In order to more clearly illustrate the technical solutions of the embodiments of the present invention, the drawings needed to be used in the description of the embodiments are briefly introduced below, and it is obvious that the drawings in the following description are only some embodiments of the present invention, and it is obvious for those skilled in the art to obtain other drawings based on the drawings without creative efforts.

Fig. 1 is a schematic diagram of a network attack detection apparatus based on deep learning according to an embodiment of the present invention;

fig. 2 is a frame diagram of a deep learning network attack detection module according to an embodiment of the present invention;

FIG. 3 is a schematic diagram of a training and testing phase provided by an embodiment of the present invention;

fig. 4 is a flowchart of a network attack detection method based on deep learning according to an embodiment of the present invention.

Detailed Description

The technical solutions in the embodiments of the present invention are clearly and completely described below with reference to the drawings in the embodiments of the present invention, and it is obvious that the described embodiments are only a part of the embodiments of the present invention, and not all embodiments. All other embodiments, which can be derived by a person skilled in the art from the embodiments of the present invention without making any creative effort, shall fall within the protection scope of the present invention.

The traditional network attack detection method needs to rely on professional knowledge and experience, has low detection accuracy and cannot effectively and timely respond to unknown attacks; although the accuracy rate of classifying known flow is high, the accuracy rate of detecting unknown attack is low, and two functions of classifying known type flow and detecting unknown attack flow cannot be realized at the same time, so that the practical application has certain limitation.

In view of this, embodiments of the present invention provide a network attack detection apparatus based on deep learning, after extracting expression features with more discriminative degrees from traffic to be tested by using a convolutional layer of a convolutional neural network, classifying the known traffic by using a full-link layer of the convolutional neural network, obtaining reconstruction features by using an automatic encoder, and detecting unknown attack traffic according to a size of a reconstruction error between the reconstruction features and the expression features, thereby achieving both classification of the known traffic and detection of unknown attack. In addition, the invention utilizes the Weibull distribution to calculate the probability of the detected flow belonging to the unknown attack, thereby improving the accuracy of the unknown attack detection.
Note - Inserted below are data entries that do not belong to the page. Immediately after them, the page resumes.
What follows belongs to an exercise in optimizing a design on an open flow for small area, a short achievable clock period and few clock cycles per item; a production flow would make more cautious choices.
Where RTL was checked, it was by simulation tests only, not by an equivalence proof against the original.
No activity file was given, so power comes from the tool's default toggle rates.

// chi_bf
module chi_bf (
    input  wire         clk,
    input  wire         rst,           
    input  wire         cmd_valid,
    output wire         cmd_ready,
    input  wire         cmd_setup,     
    input  wire         cmd_dec,       
    input  wire [447:0] cmd_key,       
    input  wire [5:0]   cmd_keylen,    
    input  wire [63:0]  cmd_block,     
    output wire         out_valid,
    output wire [63:0]  out_block,
    output wire [31:0]  sb_raddr,      
    input  wire [127:0] sb_rdata,      
    output wire         sb_init,       
    output wire         sb_we,
    output wire [1:0]   sb_wtab,
    output wire [6:0]   sb_widx,       
    output wire [63:0]  sb_wdata       
);
Size in the first run: about 820 I/O pins.
Settings: LEC_CHECK=0, CAP_MARGIN=20, CORE_MARGIN=2, CORE_UTILIZATION=45, CTS_BUF_LIST=sky130_fd_sc_hd__clkbuf_4 sky130_fd_sc_hd__clkbuf_8, SETUP_SLACK_MARGIN=3, SLEW_MARGIN=20; clock period 12.0 ns.
run.sh (not shown) runs the stock make flow with config.mk's settings and CLKGATE_MAP_FILE= SYNTH_SCRIPT=/design/flow/synth_recipe.tcl, a recipe that flattens the netlist after the stock synthesis.
Then changed:
--- a/flow/config.mk
+++ b/flow/config.mk
@@ -7,6 +7,6 @@
 export LEC_CHECK = 0
+export ABC_CLOCK_PERIOD_IN_PS = 3000
 export CAP_MARGIN = 20
 export CORE_MARGIN = 2
-export CORE_UTILIZATION = 45
-export CTS_BUF_LIST = sky130_fd_sc_hd__clkbuf_4 sky130_fd_sc_hd__clkbuf_8
+export CORE_UTILIZATION = 55
 export SETUP_SLACK_MARGIN = 3
Worst setup slack loses 0.20 ns.
Clock power rose by about 4%.
Final cell count came out lower by 4.6%.
Global-route usage came out higher by 9.1 points.
Synthesized area stays the same.
Cell area stays flat.
Wire length is higher by 2.2%.
Power increases by 3.2%.
Clock-buffer cell count is lower by 60.
First-iteration DRC count went up by 29%.
Then changed:
==> flow/flow/run.sh (new file) <==
#!/bin/bash
# The standard layout, with the smallest buffer on every input and output port
# instead of the resizer's default choice.
set -euo pipefail
export BUFFER_PORTS_ARGS="-buffer_cell sky130_fd_sc_hd__buf_1"
bash standard.sh finish > standard.log 2>&1
==> flow/standard.sh (new file) <==
#!/bin/bash
# synth_recipe.tcl (not shown) runs the flow's synth.tcl, then flattens the netlist and writes it again
# the make line also repeats each setting of config.mk as NAME=value (left out here)
make -C /OpenROAD-flow-scripts/flow DESIGN_CONFIG=/design/flow/config.mk WORK_HOME=/design/flow/orfs CLKGATE_MAP_FILE= SYNTH_SCRIPT=/design/flow/synth_recipe.tcl "${@:-finish}"
--- a/flow/config.mk
+++ b/flow/config.mk
@@ -7,3 +7,2 @@
 export LEC_CHECK = 0
-export ABC_CLOCK_PERIOD_IN_PS = 3000
 export CAP_MARGIN = 20
removed: flow/run.sh
Result: Combinational power came out lower by 17%; register-to-register slack improves by 0.30 ns; global-route usage came out lower by 1.8 points; sequential cell count stays the same; first-iteration DRC count came out lower by 8.5%; sequential share of layout area came out higher by 4.2 points; total power came out lower by 5.7%; design area came out lower by 12%; wire length came out lower by 4.3%; clock power came out higher by about 4%; synthesized cell count is unchanged.
Then changed:
==> flow/run.sh (new file) <==
#!/bin/bash
# synth_recipe.tcl (not shown) runs the flow's synth.tcl, then flattens the netlist and writes it again
# the make line also repeats each setting of config.mk as NAME=value (left out here)
make -C /OpenROAD-flow-scripts/flow DESIGN_CONFIG=/design/flow/config.mk WORK_HOME=/design/flow/orfs CLKGATE_MAP_FILE= SYNTH_SCRIPT=/design/flow/synth_recipe.tcl finish
removed: flow/flow/run.sh
removed: flow/standard.sh
Effect: The new run completed without violations. Worst setup slack got worse by 0.23 ns. Power grows by a few percent. Sequential share of layout area shrinks by 4.2 points. Routed wire length grows by a few percent. Via count grows by a few percent. Combinational power grows by about a fifth. Flip-flop and latch count stays the same. Cell area grows by roughly a tenth. Area after synthesis stays the same.
Function was not checked in any run of this note: the RTL went through the layout flow alone.

chi_bf, a different RTL version from the one above (not shown whole).
For scale: ~3300 cells after synthesis, roughly 820 I/O pins, roughly 0.030 mm² of cells after synthesis.
==> flow/config.mk <==
export PLATFORM = sky130hd
export DESIGN_NAME = chi_bf
export DESIGN_NICKNAME = chi_bf
export VERILOG_FILES = /design/flow/design.v
export SDC_FILE = /design/flow/constraint.sdc
export NUM_CORES = 4
export LEC_CHECK = 0
export CAP_MARGIN = 20
export CORE_MARGIN = 2
export CORE_UTILIZATION = 52
export CTS_BUF_LIST = sky130_fd_sc_hd__clkbuf_4
export SETUP_SLACK_MARGIN = 3.5
export SLEW_MARGIN = 20
export SYNTH_HIERARCHICAL = 1
==> flow/constraint.sdc <==
create_clock -name core_clock -period 12.0 [get_ports {clk}]
set_input_delay 2.4000 -clock core_clock [delete_from_list [all_inputs] [get_ports {clk}]]
set_output_delay 2.4000 -clock core_clock [all_outputs]
set_load 0.01 [all_outputs]
standard.sh (not shown) runs the stock make flow with config.mk's settings and CLKGATE_MAP_FILE= SYNTH_SCRIPT=/design/flow/synth_recipe.tcl, a recipe that flattens the netlist after the stock synthesis.
==> flow/flow/run.sh <==
#!/bin/bash
# The standard layout (standard.sh) with two changes:
#  - every input and output port gets a sky130_fd_sc_hd__buf_1 buffer instead of
#    the resizer's default choice (buffer_ports -buffer_cell);
#  - synthesis maps the combinational logic with its own ABC scripts: the module
#    chi_bf_f (the Blowfish F function and the words formed from it, on the
#    critical path) with flow/abc_f.script, a delay-oriented "map" script, and
#    the top module with flow/abc_top.script, an area-recovering "&nf" script.
#    Apart from those two abc calls the synthesis is ORFS's synth.tcl and
#    the standard flow's synth_recipe.tcl unchanged, so the registers are the standard
#    synthesis's.
set -euo pipefail
here=$(pwd)
export BUFFER_PORTS_ARGS="-buffer_cell sky130_fd_sc_hd__buf_1"

# synth_f.tcl: ORFS synth.tcl with the abc call split per module
python3 - "$FLOW_HOME/scripts/synth.tcl" "$here/synth_f.tcl" \
    "$here/flow/abc_f.script" "$here/flow/abc_top.script" > make_synth.log 2>&1 <<'PY'
import sys
s = open(sys.argv[1]).read()
a = "  log_cmd abc {*}$abc_args\n"
assert s.count(a) == 1
s = s.replace(a, "  set abc_args_f [lreplace $abc_args 1 1 " + sys.argv[3] + "]\n"
                 "  log_cmd abc {*}$abc_args_f chi_bf_f\n"
                 "  set abc_args_t [lreplace $abc_args 1 1 " + sys.argv[4] + "]\n"
                 "  log_cmd abc {*}$abc_args_t chi_bf\n")
open(sys.argv[2], "w").write(s)
PY
# my_synth.tcl: synth_recipe.tcl sourcing synth_f.tcl
python3 - "$here/synth_recipe.tcl" "$here/my_synth.tcl" "$here/synth_f.tcl" \
    >> make_synth.log 2>&1 <<'PY'
import sys
s = open(sys.argv[1]).read()
a = "source $::env(SCRIPTS_DIR)/synth.tcl"
assert s.count(a) == 1
s = s.replace(a, "source " + sys.argv[3])
open(sys.argv[2], "w").write(s)
PY
bash standard.sh SYNTH_SCRIPT="$here/my_synth.tcl" finish > standard.log 2>&1
==> flow/flow/abc_f.script <==
strash
dch
map -B 0.5
topo
stime -c
buffer -c
upsize -c
dnsize -c
==> flow/flow/abc_top.script <==
&get -n
&st
&syn2
&dch
&nf -R 1000
&put
topo
stime -c
buffer -c
upsize -c -D 8000
dnsize -c -D 8000
Testbench counts at the start, summed over its fixed seeds: cycles 153,344, blocks 3,072.
Next try:
Settings changed: CORE_UTILIZATION 52 to 48, SETUP_SLACK_MARGIN 3.5 to 3.75.
Result: The changed run completed with no timing, DRC or antenna violations; wire length drops by 18%; setup slack improved by 0.12 ns; die area climbs by 8.2%.
Next try:
Settings changed: CORE_UTILIZATION 48 to 40, SETUP_SLACK_MARGIN 3.75 to 4.0.
Outcome:
- final cell count increases by 4.8%
- cell area increases by 4.1%
- core utilization decreases by 7.4 points
- maximum frequency increases by 1.1%
- total power increases by 4.3%
- register-to-register slack gets better by 0.96 ns
- via count increases by 2.2%
Next try:
Settings changed: CORE_UTILIZATION 40 to 48.
What happened: The changed run ran to the end with no violations; routed wire length is lower by about 8%; global-route usage came out higher by 4.0 points; sequential share of layout area grows by 0.49 points; first-iteration DRC count drops by 9.3%; total power climbs by about 0.5%; die area came out lower by 16%.
Next try:
Settings changed: CORE_UTILIZATION 48 to 40, CTS_BUF_LIST sky130_fd_sc_hd__clkbuf_4 to sky130_fd_sc_hd__clkbuf_2.
Outcome: Die area rose by 20%. Sequential share of layout area rose by 0.11 points. Hold slack got worse by 0.017 ns. Cell count rose by 3.7%. Power fell by 5.6%.

what the ideal ports hide:
The results above use ideal ports. As a check the final layouts listed here were re-extracted and re-timed, cells and wires unchanged. Step 1, drivers: a clkbuf_16 drives clk and a buf_2 each remaining input, both assumed. Step 2 adds t to the input delays and takes it off the output delays; t is the mean of the earliest and latest rising clock arrival at the registers after step 1. Input paths then give back, and output paths get back, about the clock's delay inside the block. Three values: ideal ports, drivers, drivers and shift; two values: the first two.
| run | t (ns) | slack for setup (ns) | worst setup path after step 2 | slew at the worst register clock pin (ns) | pins driven straight from the clock port |
|---|---|---|---|---|---|
| the first run of note 1 | 0.813 | 2.635 / 2.600 / 2.600 | input to output | 0.08 / 0.08 | 1 |
| the second run of note 1 | 0.686 | 2.430 / 2.390 / 2.390 | input to output | 0.07 / 0.07 | 1 |
| the third run of note 1 | 0.704 | 2.665 / 2.627 / 2.627 | input to output | 0.07 / 0.07 | 1 |
| the fourth run of note 1 | 0.686 | 2.430 / 2.390 / 2.390 | input to output | 0.07 / 0.07 | 1 |
| the first run of note 2 | 1.034 | 3.543 / 3.514 / 3.514 | input to output | 0.09 / 0.09 | 1 |
| the second run of note 2 | 1.038 | 3.664 / 3.640 / 3.640 | input to output | 0.09 / 0.09 | 1 |
| the third run of note 2 | 1.011 | 3.758 / 3.732 / 3.732 | input to output | 0.08 / 0.08 | 1 |
| the fourth run of note 2 | 1.038 | 3.735 / 3.708 / 3.708 | input to output | 0.09 / 0.09 | 1 |
| the fifth run of note 2 | 1.325 | 3.733 / 3.707 / 3.707 | input to output | 0.12 / 0.12 | 1 |
After both steps setup and hold are still met in every run listed.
As shown in fig. 1, a schematic diagram of a network attack detection apparatus based on deep learning according to an embodiment of the present invention mainly includes: a deep learning network attack detection module; as shown in fig. 2, the deep learning network attack detection module mainly includes: the system comprises a feature extraction module, a known type classification module, a reconstruction module, an extreme value analysis module and a decision module; wherein:

As shown in fig. 1, the apparatus further comprises: the flow extraction module and the flow preprocessing module;

the flow extraction module is used for acquiring original flow from a network;

the flow preprocessing module is used for dividing the original flow into different flows to be tested according to quintuple; the quintuple comprises: source IP, destination IP, source port, destination port and protocol number;

and the first d bytes of each flow to be tested, which are divided by the flow preprocessing module, are used as the input of the deep learning network attack detection module. Because the convolutional neural network needs all inputs with uniform size, and each flow has different size, in the embodiment of the present invention, each flow takes the first d bytes, the first d bytes contain all the contents of the quintuple, and the specific value of d can be set according to the actual situation.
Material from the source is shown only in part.